In the end, the surrender terms were identical to the terms proposed through the Russians, since the emperor maintained his position. Truman was convinced by MacArthur that the emperor would be needed during the occupation to communicate to the public and quell uprisings.

-4 ( +4 / -8 )

I need a facepalm emoji

3 ( +6 / -3 )

Interesting how some media companies are willing to apologize after their readers' horrible interactions on their platform/with their media, while others just ignore it and act as if they have no responsibility over keeping their media spaces free from hate and bigotry. Hm....

-3 ( +6 / -9 )

Soudan, my mother lived in Niigata during the war. She was a young girl and the girls there were given cyanide pills because they were told the heathen Americans would rape and pillage them.

But not so, the reasoning was because the Japanese military was raping and pillaging the Chinese and Koreans and Malaysians and every place they went, they grouped together women or raped them with the blessing of the Army and Japan. Often they killed them afterward. It's documented on film and writings.

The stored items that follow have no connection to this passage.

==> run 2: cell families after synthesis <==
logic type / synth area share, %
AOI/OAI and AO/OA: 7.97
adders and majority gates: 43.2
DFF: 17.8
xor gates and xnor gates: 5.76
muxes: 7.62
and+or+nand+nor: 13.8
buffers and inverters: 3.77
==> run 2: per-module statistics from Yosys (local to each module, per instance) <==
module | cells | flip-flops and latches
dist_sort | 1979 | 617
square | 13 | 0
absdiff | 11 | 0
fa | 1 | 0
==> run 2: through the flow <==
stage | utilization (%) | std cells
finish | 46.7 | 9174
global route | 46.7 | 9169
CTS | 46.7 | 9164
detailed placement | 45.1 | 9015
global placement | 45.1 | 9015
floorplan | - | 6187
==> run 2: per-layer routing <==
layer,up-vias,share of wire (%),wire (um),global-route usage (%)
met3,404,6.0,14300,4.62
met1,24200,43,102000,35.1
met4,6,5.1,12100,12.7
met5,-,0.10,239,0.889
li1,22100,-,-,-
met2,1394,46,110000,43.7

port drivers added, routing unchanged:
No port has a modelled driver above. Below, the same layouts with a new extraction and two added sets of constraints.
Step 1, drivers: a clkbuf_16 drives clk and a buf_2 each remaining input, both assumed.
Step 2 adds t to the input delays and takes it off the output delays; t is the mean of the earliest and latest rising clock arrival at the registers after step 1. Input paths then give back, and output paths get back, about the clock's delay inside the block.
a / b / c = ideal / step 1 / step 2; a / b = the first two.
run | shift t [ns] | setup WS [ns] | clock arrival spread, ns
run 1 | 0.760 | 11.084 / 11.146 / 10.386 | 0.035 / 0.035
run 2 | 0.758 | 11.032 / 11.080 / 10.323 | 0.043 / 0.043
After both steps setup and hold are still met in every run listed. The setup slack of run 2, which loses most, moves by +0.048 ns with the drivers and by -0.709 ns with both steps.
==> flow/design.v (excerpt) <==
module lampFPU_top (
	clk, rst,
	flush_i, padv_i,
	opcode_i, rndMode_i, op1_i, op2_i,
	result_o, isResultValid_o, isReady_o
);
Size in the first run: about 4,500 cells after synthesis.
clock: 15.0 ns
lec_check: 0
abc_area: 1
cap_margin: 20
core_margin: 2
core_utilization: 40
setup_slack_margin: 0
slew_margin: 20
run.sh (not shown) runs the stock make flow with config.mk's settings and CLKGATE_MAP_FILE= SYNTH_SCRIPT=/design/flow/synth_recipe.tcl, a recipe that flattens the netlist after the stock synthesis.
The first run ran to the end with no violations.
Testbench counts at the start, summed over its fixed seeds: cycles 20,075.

There are many sides to what happened in Nagasaki and Hiroshima. Don't go just being all high on your alter decrying America, saying it was a war crime of murder, as if though you are ignorant to Japan's even more killings and evils in Asia. The lab of vivisection...much more cruel than even the Atomic bomb.

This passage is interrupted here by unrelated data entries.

What follows belongs to an exercise in optimizing a design on an open flow for small area, a short achievable clock period and few clock cycles; a production flow would make more cautious choices.
Function not checked in this run: the RTL went through the layout flow alone.

==> flow/design.v <==
module MUL_DIV_top (
    input           clk,
    input           rst_n,
    input  [31:0]   data1,
    input  [31:0]   data2,
    input           MUL_DIV_start,
    input  [2:0]    MUL_DIV_ctrl,
    output [31:0]   MUL_DIV_out,
    output          MUL_DIV_done
);
localparam [3:0] S_IDLE = 4'd0, S_MUL = 4'd1, S_CORR = 4'd3,
                 S_DPREP = 4'd4, S_ZCHK = 4'd5, S_UP = 4'd6, S_DOWN = 4'd7,
                 S_RCOR = 4'd8, S_FIX = 4'd9, S_UPN = 4'd10;
function [2:0] booth;
    input [2:0] b;
    begin
        booth[2] = b[1] ^ b[0];
        booth[1] = (b == 3'b011) | (b == 3'b100);
        booth[0] = b[2] & ~(b[1] & b[0]);
    end
endfunction
reg  [3:0]  state;
reg         done_r;
reg         op_rem;          
reg         osel;            
reg  [5:0]  cnt;             
reg  [1:0]  ph;              
reg         corr;
reg         asgn, qneg;
reg  [34:0] X;
reg  [31:0] Y;
reg  [32:0] M;
reg         one0, two0, neg0, one1, two1, six1, neg1, magy, cin;
localparam W = 37;
wire [W-1:0] Mx   = {{(W-33){M[32]}}, M};
wire [W-1:0] mag0 = (one0 ? Mx : {W{1'b0}}) | (two0 ? {Mx[W-2:0], 1'b0} : {W{1'b0}})
                  | (magy ? {{(W-32){1'b0}}, Y} : {W{1'b0}});
wire [W-1:0] mag1 = (one1 ? {Mx[W-3:0], 2'b00} : {W{1'b0}}) | (two1 ? {Mx[W-4:0], 3'b000} : {W{1'b0}})
                  | (six1 ? {Mx[W-7:0], 6'b000000} : {W{1'b0}});
wire [W-1:0] A    = {{(W-35){X[34]}}, X};
wire [W-1:0] B    = mag0 ^ {W{neg0}};
wire [W-1:0] C    = mag1 ^ {W{neg1}};
wire [W-1:0] cs_s = A ^ B ^ C;
wire [W-1:0] cs_c = {(A[W-2:0] & B[W-2:0]) | (A[W-2:0] & C[W-2:0]) | (B[W-2:0] & C[W-2:0]), neg1};
wire [W-1:0] S    = cs_s + cs_c + {{(W-1){1'b0}}, cin};
wire         s_neg = S[W-1];
wire        in_div  = MUL_DIV_ctrl[2];
wire        in_as   = in_div ? ~MUL_DIV_ctrl[0] : (MUL_DIV_ctrl[1:0] != 2'd3);  
wire        in_bs   = in_div ? ~MUL_DIV_ctrl[0] : ~MUL_DIV_ctrl[1];             
wire        in_asgn = data1[31] & in_as;
wire        in_bsgn = data2[31] & in_bs;
wire        in_dz   = (data2 == 32'd0);
reg [3:0] nstate;
reg       ndone;
always @* begin
    nstate = state;
    ndone  = 1'b0;
    case (state)
        S_IDLE:  if (MUL_DIV_start) begin
                     if (!in_div) nstate = S_MUL;
                     else if (in_dz) begin nstate = S_IDLE; ndone = 1'b1; end
                     else nstate = in_asgn ? S_DPREP : S_ZCHK;
                 end
        S_MUL:   if (cnt[2:0] == 3'd1) begin
                     if (corr) nstate = S_CORR;
                     else begin nstate = S_IDLE; ndone = 1'b1; end
                 end
        S_CORR:  begin nstate = S_IDLE; ndone = 1'b1; end
        S_DPREP: nstate = S_ZCHK;
        S_ZCHK:  if (s_neg) begin nstate = S_IDLE; ndone = 1'b1; end    
                 else nstate = S_UP;
        S_UP, S_UPN: nstate = s_neg ? S_DOWN : S_UPN;
        S_DOWN:  if (cnt == 6'd0) begin
                     if (op_rem) nstate = S_RCOR;
                     else if (qneg) nstate = S_FIX;
                     else begin nstate = S_IDLE; ndone = 1'b1; end
                 end
        S_RCOR:  if (asgn) nstate = S_FIX;
                 else begin nstate = S_IDLE; ndone = 1'b1; end
        S_FIX:   begin nstate = S_IDLE; ndone = 1'b1; end
        default: nstate = S_IDLE;
    endcase
end
always @(posedge clk or negedge rst_n) begin
    if (!rst_n) begin
        state  <= S_IDLE;
        done_r <= 1'b0;
    end else begin
        state  <= nstate;
        done_r <= ndone;
    end
end
wire [2:0] bd0_in  = booth({data1[1:0], 1'b0});
wire [2:0] bd1_in  = booth(data1[3:1]);
wire [2:0] bd0_y   = booth(Y[5:3]);
wire [2:0] bd1_y   = booth(Y[7:5]);
wire       msgn    = M[32];
localparam [8:0] C_ZERO  = 9'b000_0000_00;
localparam [8:0] C_CORR  = 9'b100_0000_00;     
localparam [8:0] C_NEGY  = 9'b001_0000_11;     
localparam [8:0] C_DEC   = 9'b001_0000_00;     
reg  [8:0] nctl;    
wire [8:0] c_m1  = {2'b10, ~msgn, 4'b0000, 1'b0, ~msgn};   
wire [8:0] c_m2  = {2'b01, ~msgn, 4'b0000, 1'b0, ~msgn};   
wire [8:0] c_m4  = {3'b000, 3'b100, ~msgn, 2'b00};         
wire [8:0] c_m8  = {3'b000, 3'b010, ~msgn, 2'b00};         
wire [8:0] c_m64 = {3'b000, 3'b001, ~msgn, 2'b00};         
reg        flip;    
always @* begin
    nctl = C_ZERO;
    flip = 1'b0;
    case (state)
        S_IDLE:  if (!in_div) nctl = {bd0_in, bd1_in[2:1], 1'b0, bd1_in[0], 1'b0, bd0_in[0]};
                 else if (in_asgn) nctl = C_NEGY;
                 else nctl = {2'b10, ~in_bsgn, 4'b0000, 1'b0, ~in_bsgn};
        S_MUL:   if (cnt[2:0] != 3'd1) nctl = {bd0_y, bd1_y[2:1], 1'b0, bd1_y[0], 1'b0, bd0_y[0]};
                 else if (corr) nctl = C_CORR;
        S_DPREP: nctl = c_m1;
        S_ZCHK:  nctl = c_m8;
        S_UP, S_UPN: nctl = s_neg ? c_m4 : c_m64;
        S_DOWN:  begin
                     if (cnt != 6'd0) nctl = (ph == 2'd0) ? c_m2 : c_m1;
                     else if (op_rem) nctl = c_m1;
                     else nctl = C_NEGY;
                     flip = (cnt != 6'd0 || op_rem) & s_neg;
                 end
        S_RCOR:  nctl = C_DEC;
        default: nctl = C_ZERO;
    endcase
end
always @(posedge clk) {one0, two0, neg0, one1, two1, six1, neg1, magy, cin} <= nctl ^ {2'b00, flip, 3'b000, flip, 1'b0, flip};
always @(posedge clk) begin
    case (state)
        S_IDLE: if (MUL_DIV_start) begin
            op_rem <= MUL_DIV_ctrl[2] & MUL_DIV_ctrl[1];
            X      <= (in_div & ~in_asgn) ? {3'b000, data1} : 35'd0;
            Y      <= data1 | {32{in_div & ~MUL_DIV_ctrl[1] & in_dz}};   
            M      <= {in_bsgn, data2};
            osel   <= ~in_div & (MUL_DIV_ctrl[1:0] != 2'd0);
            cnt    <= in_div ? 6'd2 : 6'd8;
            corr   <= data1[31] & ~in_as;
            asgn   <= in_asgn;
            qneg   <= in_asgn ^ in_bsgn;
        end
        S_MUL: begin
            X   <= {{2{S[W-1]}}, S[W-1:4]};
            Y   <= {S[3:0], Y[31:4]};
            cnt <= cnt - 6'd1;
        end
        S_CORR: X <= S[34:0];
        S_DPREP: X <= {3'b000, S[31:0]};                   
        S_ZCHK: begin
            if (!op_rem) Y <= 32'd0;                       
            osel <= op_rem & ~s_neg & ~asgn;
        end
        S_UP:  ph <= 2'd0;
        S_UPN: begin
            M    <= {M[29:0], 3'b000};
            cnt  <= cnt + 6'd3;
            ph   <= 2'd0;
        end
        S_DOWN: begin
            X    <= (cnt == 6'd0 && !op_rem) ? 35'd0 : S[34:0];
            Y    <= {Y[30:0], ~s_neg};
            if (ph == 2'd2 && cnt != 6'd0) M <= {M[32], M[32:1]};
            if (ph != 2'd2) ph <= ph + 2'd1;
            cnt  <= cnt - 6'd1;
        end
        S_RCOR: if (X[34]) X <= S[34:0];
        S_FIX: begin
            Y    <= op_rem ? ~S[31:0] : S[31:0];
            osel <= 1'b0;
        end
        default: ;
    endcase
end
assign MUL_DIV_out  = osel ? X[31:0] : Y;
assign MUL_DIV_done = done_r;
endmodule
==> flow/run.sh <==
#!/bin/bash
# synth_recipe.tcl (not shown) runs the flow's synth.tcl, then flattens the netlist and writes it again
# the make line also repeats each setting of config.mk as NAME=value (left out here)
make -C /OpenROAD-flow-scripts/flow DESIGN_CONFIG=/design/flow/config.mk WORK_HOME=/design/flow/orfs CLKGATE_MAP_FILE= SYNTH_SCRIPT=/design/flow/synth_recipe.tcl finish
==> flow/config.mk <==
export PLATFORM = sky130hd
export DESIGN_NAME = MUL_DIV_top
export DESIGN_NICKNAME = MUL_DIV_top
export VERILOG_FILES = /design/flow/design.v
export SDC_FILE = /design/flow/constraint.sdc
export NUM_CORES = 8
export LEC_CHECK = 0
export CAP_MARGIN = 20
export CORE_MARGIN = 2
export CORE_UTILIZATION = 40
export SETUP_SLACK_MARGIN = 4
export SLEW_MARGIN = 20
==> flow/constraint.sdc <==
create_clock -name core_clock -period 9.0 [get_ports {clk}]
set_input_delay 1.8000 -clock core_clock [delete_from_list [all_inputs] [get_ports {clk}]]
set_output_delay 1.8000 -clock core_clock [all_outputs]
set_load 0.01 [all_outputs]
==> impl_metrics.csv <==
group,metric,value,unit
hold_path,holdCritStartpoint,"ph[0]",
yosys,seq_area_frac_synth,31.3,%
drt,via_per_inst,6.34,
critical_path,rr_startpoint,"one1",
critical_path,slowest_stage,"a222oi_1",
floorplanning,initial_core_util,40.9,%
floorplanning,rows,62,
place,routabilityCongestion,0.949,
drt,routed_wl,42700,um
grt,antenna_found_initial,0,
grt,grt_pass1_vias,10700,
drt,first_iter_violations,1816,
critical_path,cp_top_family,"compound AO/OA/AOI/OAI gates",
final_layout,layout_common_cells,"nand2_1 (157), edfxtp_1 (113), inv_1 (103)",
yosys,syn_nets,1461,
sta,worst_pin_slew,1010,ps
critical_path,worst-path-buf-inv,2,
sta,max_freq,0.208,GHz
drt,drt-met1-wl,18000,um
critical_path,cpPeakStageDelay,520,ps
hold_path,min_path_cells,1,
grt,track_usage,27.3,%
clock_network,cts_tree,"yes",
clock_network,cts_buffer_depth,2,
critical_path,endpoint_kind,"flip-flop",
critical_path,cp.required,9190,ps
run_status,status,"no timing/DRC/antenna violations",
final_layout,drive_above_1_share,8.14,%
floorplanning,core_area,28900,sq um
clock_network,post_cts_buffers,0,
drt,dr.pass1.iters,13,
critical_path,crit_arrival,5010,ps
drt,wl_per_cell,24.5,um
clock_network,path_clk_slew,70,ps
final_layout,final_common_cell,"nand2_1",
yosys,ys_warn_count,1,
critical_path,path_class,"reg -> reg",
yosys,synth-async-reset-ratio,3.94,%
drt,drcViolationCount,0,
drt,route.met3.wl,3470,um
yosys,ys_seq_elements,127,
sta,finalCriticalPeriod,4820,ps
final_layout,antenna_cells,0,
floorplanning,dieArea,31000,sq um
floorplanning,ios,103,
grt,grt_max_degree,70,
hold_path,min_to,"ph[0]",
critical_path,reg2reg_depth,15,
grt,grt_first_pass_wirelength,64800,um
critical_path,worstPathMaxFanout,34,
clock_network,h-tree-depth,4,
sta,tns,0,ps
clock_network,cts-buffers-inserted,17,
final_layout,final_nets,1508,
job,cap_violations,0,
floorplanning,die_x,176,um
sta,clock_skew,13.2,ps
drt,ant_nets,0,
clock_network,clockRootBuffer,"clkbuf_16",
drt,top_layer_used,"met4",
floorplanning,die_h,176,um
sta,finalMaxSlewViolations,0,
yosys,synth_flop_cell,"edfxtp_1",
critical_path,cp_cell_sequence,"buf_4 > a222oi_1 > xnor2_1 > fa_1 > inv_1 > ha_1 > and3_1 > nand3_1 > o211a_2 > o31ai_1 > a31oi_1 > o21ai_0 > xnor3_1 > a21oi_1 > nor2_1",
yosys,synth.distinct_cells,75,
place,numPlacedInstances,1714,
critical_path,reg2reg_to,"Y[28]",
critical_path,cp-start-kind,"flip-flop",
clock_network,insertion_delay,440,ps
grt,grt_overflow,0,
drt,num_vias,11100,
sta,fin_crit_sh,53.5,%
sta,hold_viol,0,
yosys,synthCells,1303,
yosys,syn_area,11800,sq um
final_layout,syn_to_final_growth,16.4,%
yosys,synth_edf_count,113,
place,place_hpwl,30800,um
yosys,syn_avg_cell_area,9.08,sq um
drt,dr_wl_met2,20100,um
place,port_buffers,102,
final_layout,stdcell_count,1747,
sta,rsz0062_at_grt,"false",
clock_network,cts.sinks,127,
sta,slew_headroom,32.8,%
critical_path,reg2reg_slack,4180,ps
sta,setup_viol_count_final,0,
hold_path,hold_path_class,"reg -> reg",
==> Yosys cell counts, drive strengths merged (22+ instances only) <==
| master | n | area, sq um |
|---|---|---|
| a21o | 22 | 165 |
| a21oi | 69 | 345 |
| a221oi | 33 | 295 |
| a222oi | 64 | 641 |
| a22oi | 45 | 338 |
| clkbuf | 70 | 263 |
| edfxtp | 113 | 3390 |
| fa | 37 | 741 |
| ha | 51 | 638 |
| inv | 105 | 394 |
| mux2 | 30 | 338 |
| nand2 | 157 | 589 |
| nor2 | 75 | 284 |
| o21ai | 57 | 289 |
| xnor2 | 92 | 806 |
| xor2 | 45 | 394 |
==> through the flow <==
step / worst slack [ps] / utilization [%] / area [sq um] / hold slack, ps
detailed placement: 3820 / 45.5 / 13200 / 555
global route: 4020 / 47.6 / 13800 / 600
CTS: 4070 / 47.5 / 13700 / 565
finish: 4180 / 47.6 / 13800 / 562
floorplan: 4080 / - / 11800 / 531
global placement: 3890 / 45.5 / 13200 / 547
==> worst max-delay path by stage <==
stage	startpoint	to	slack, ps	cells after the start
after global placement	one0	X[30]	3890	15
final	one1	Y[28]	4180	15
after floorplan	MUL_DIV_start	X[0]	4080	3
after detailed placement	one0	X[30]	3820	15
after global routing	one1	Y[28]	4020	15
after CTS	neg0	X[30]	4070	14
==> layer usage <==
metal | vias to the layer above | track usage, %
met5 | - | 0
met4 | 0 | 8.47
met3 | 78 | 4.33
met2 | 607 | 44.8
met1 | 5443 | 37.1
li1 | 4945 | -
==> cell families after synthesis <==
kind of cell / synth area share (%)
AOI/OAI and AO/OA: 24.8
xor gates and xnor gates: 10.3
adders and majority gates: 11.7
buffers and inverters: 6.33
DFF: 31.3
muxes: 3.53
and+or+nand+nor: 12.1
==> cell type report <==
class | instances | area, sq um
sequential | 127 | 3710
tap | 384 | 480
clock inverter | 14 | 125
clock buffer | 18 | 429
multi-input combinational | 980 | 7450
fill | 2754 | 15200
inverter | 105 | 397
timing repair buffer | 119 | 1180
==> worst register-to-register path, delay by kind of cell, from the launching register on <==
kind                       cells  cell delay [ps]
DFF                            1              300
AOI/OAI and AO/OA              6             2350
adders and majority gates      2              870
xor gates and xnor gates       2              430
buffers and inverters          2              280
and+or+nand+nor                3              330
==> timing repair <==
action,CTS,global route
pin swaps,0,0
hold buffers,0,0
resized for setup,5,5
endpoints found under the hold margin,0,0
endpoints found under the setup margin,21,16
==> state kept, by name, summed over array words and instances (netlist names) <==
name	cells
X	35
M	33
Y	32
cnt	6
state	4
ph	2
asgn	1
cin	1
corr	1
done_r	1
magy	1
neg0	1
neg1	1
one0	1
one1	1
op_rem	1
osel	1
qneg	1
six1	1
two0	1
two1	1

==> separate check: timing with driven ports <==
The flow's constraints put no driver on any port. The routed layout listed below was extracted and timed again, unchanged, in two steps. Step 1 assumes that a clkbuf_16 drives the clock port and a buf_2 every other input. Step 2 moves the port delays by t, midway between the first and last clock arrival at a register: inputs arrive t later, outputs are due t later. That takes back most of the time a late clock gives input paths. Slacks: ideal / step 1 / step 2; pairs: ideal / step 1.
t (ns): 0.479
setup slack, ns: 4.184 / 4.184 / 4.184
latest minus earliest clock arrival (ns): 0.014 / 0.013
worst slew at a driven data input, ns: 0.04
pins driven straight from the clock port: 1
After both steps setup and hold are still met in this run. For this run, drivers alone change the setup slack by 0.000 ns; drivers and shift together by 0.000 ns.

War is terrible, and the bomb was atrocious. But this is not a clear cut case of wrong or right as the Japanese were truly savage and pledged suicide to honor the emperor. US forces absolutely thought the Japanese were insane and any talk of the Japanese were ready to surrender can be countered by knowing the military attempted a coup to keep the war going. It was a crazed Japan and a time of trouble that the world does live in infamy.

1 ( +1 / -0 )

Even in war there are rules.

The United States, which had signed the Geneva Convention, still used weapons of mass destruction and massacred civilians in Hiroshima and Nagasaki. MacArthur suggested to President Truman that one shot would suffice, but the president went out of his way to use two types, a uranium type and a plutonium type.

For Japan, whose communication networks and other infrastructure had already been completely destroyed, the only reports of the dropping of the atomic bombs were that ''it seems that a large bomb had been dropped''. It wasn't until some time after the war that the scale of human suffering became apparent. Many people think that the dropping of the atomic bombs caused Japan to surrender, but this is clearly wrong.

The direct impetus for surrender was the entry of the Soviet Union into the war against Japan, which had been asked to broker a peace treaty with the United States. In fact, the Soviet Union began to invade Japan, but the landing in Hokkaido was prevented by the counterattack of the Japanese army, which once threw away their weapons. If the Japanese army had not counterattacked here, Hokkaido might still have been Soviet territory.

-1 ( +0 / -1 )

Agent_NeoToday 03:34 am JST

The direct impetus for surrender was the entry of the Soviet Union into the war against Japan,

Not mentioned in the Emperor's speech. So sad for those that want to claim all victories. Also completely ignores that the atomic bombs were a message to Stalin, too.

In fact, the Soviet Union began to invade Japan, but the landing in Hokkaido was prevented by the counterattack of the Japanese army, which once threw away their weapons. If the Japanese army had not counterattacked here, Hokkaido might still have been Soviet territory.

There was never an actual invasion of Hokkaido:

https://en.wikipedia.org/wiki/Proposed_Soviet_invasion_of_Hokkaido

0 ( +0 / -0 )

Agent_NeoToday 03:34 am JST

Even in war there are rules.

Like not massacring 10 million across East Asia.

The United States, which had signed the Geneva Convention, still used weapons of mass destruction and massacred civilians in Hiroshima and Nagasaki.

But not the Fourth Geneva Convention at the time which would have been what was applicable here.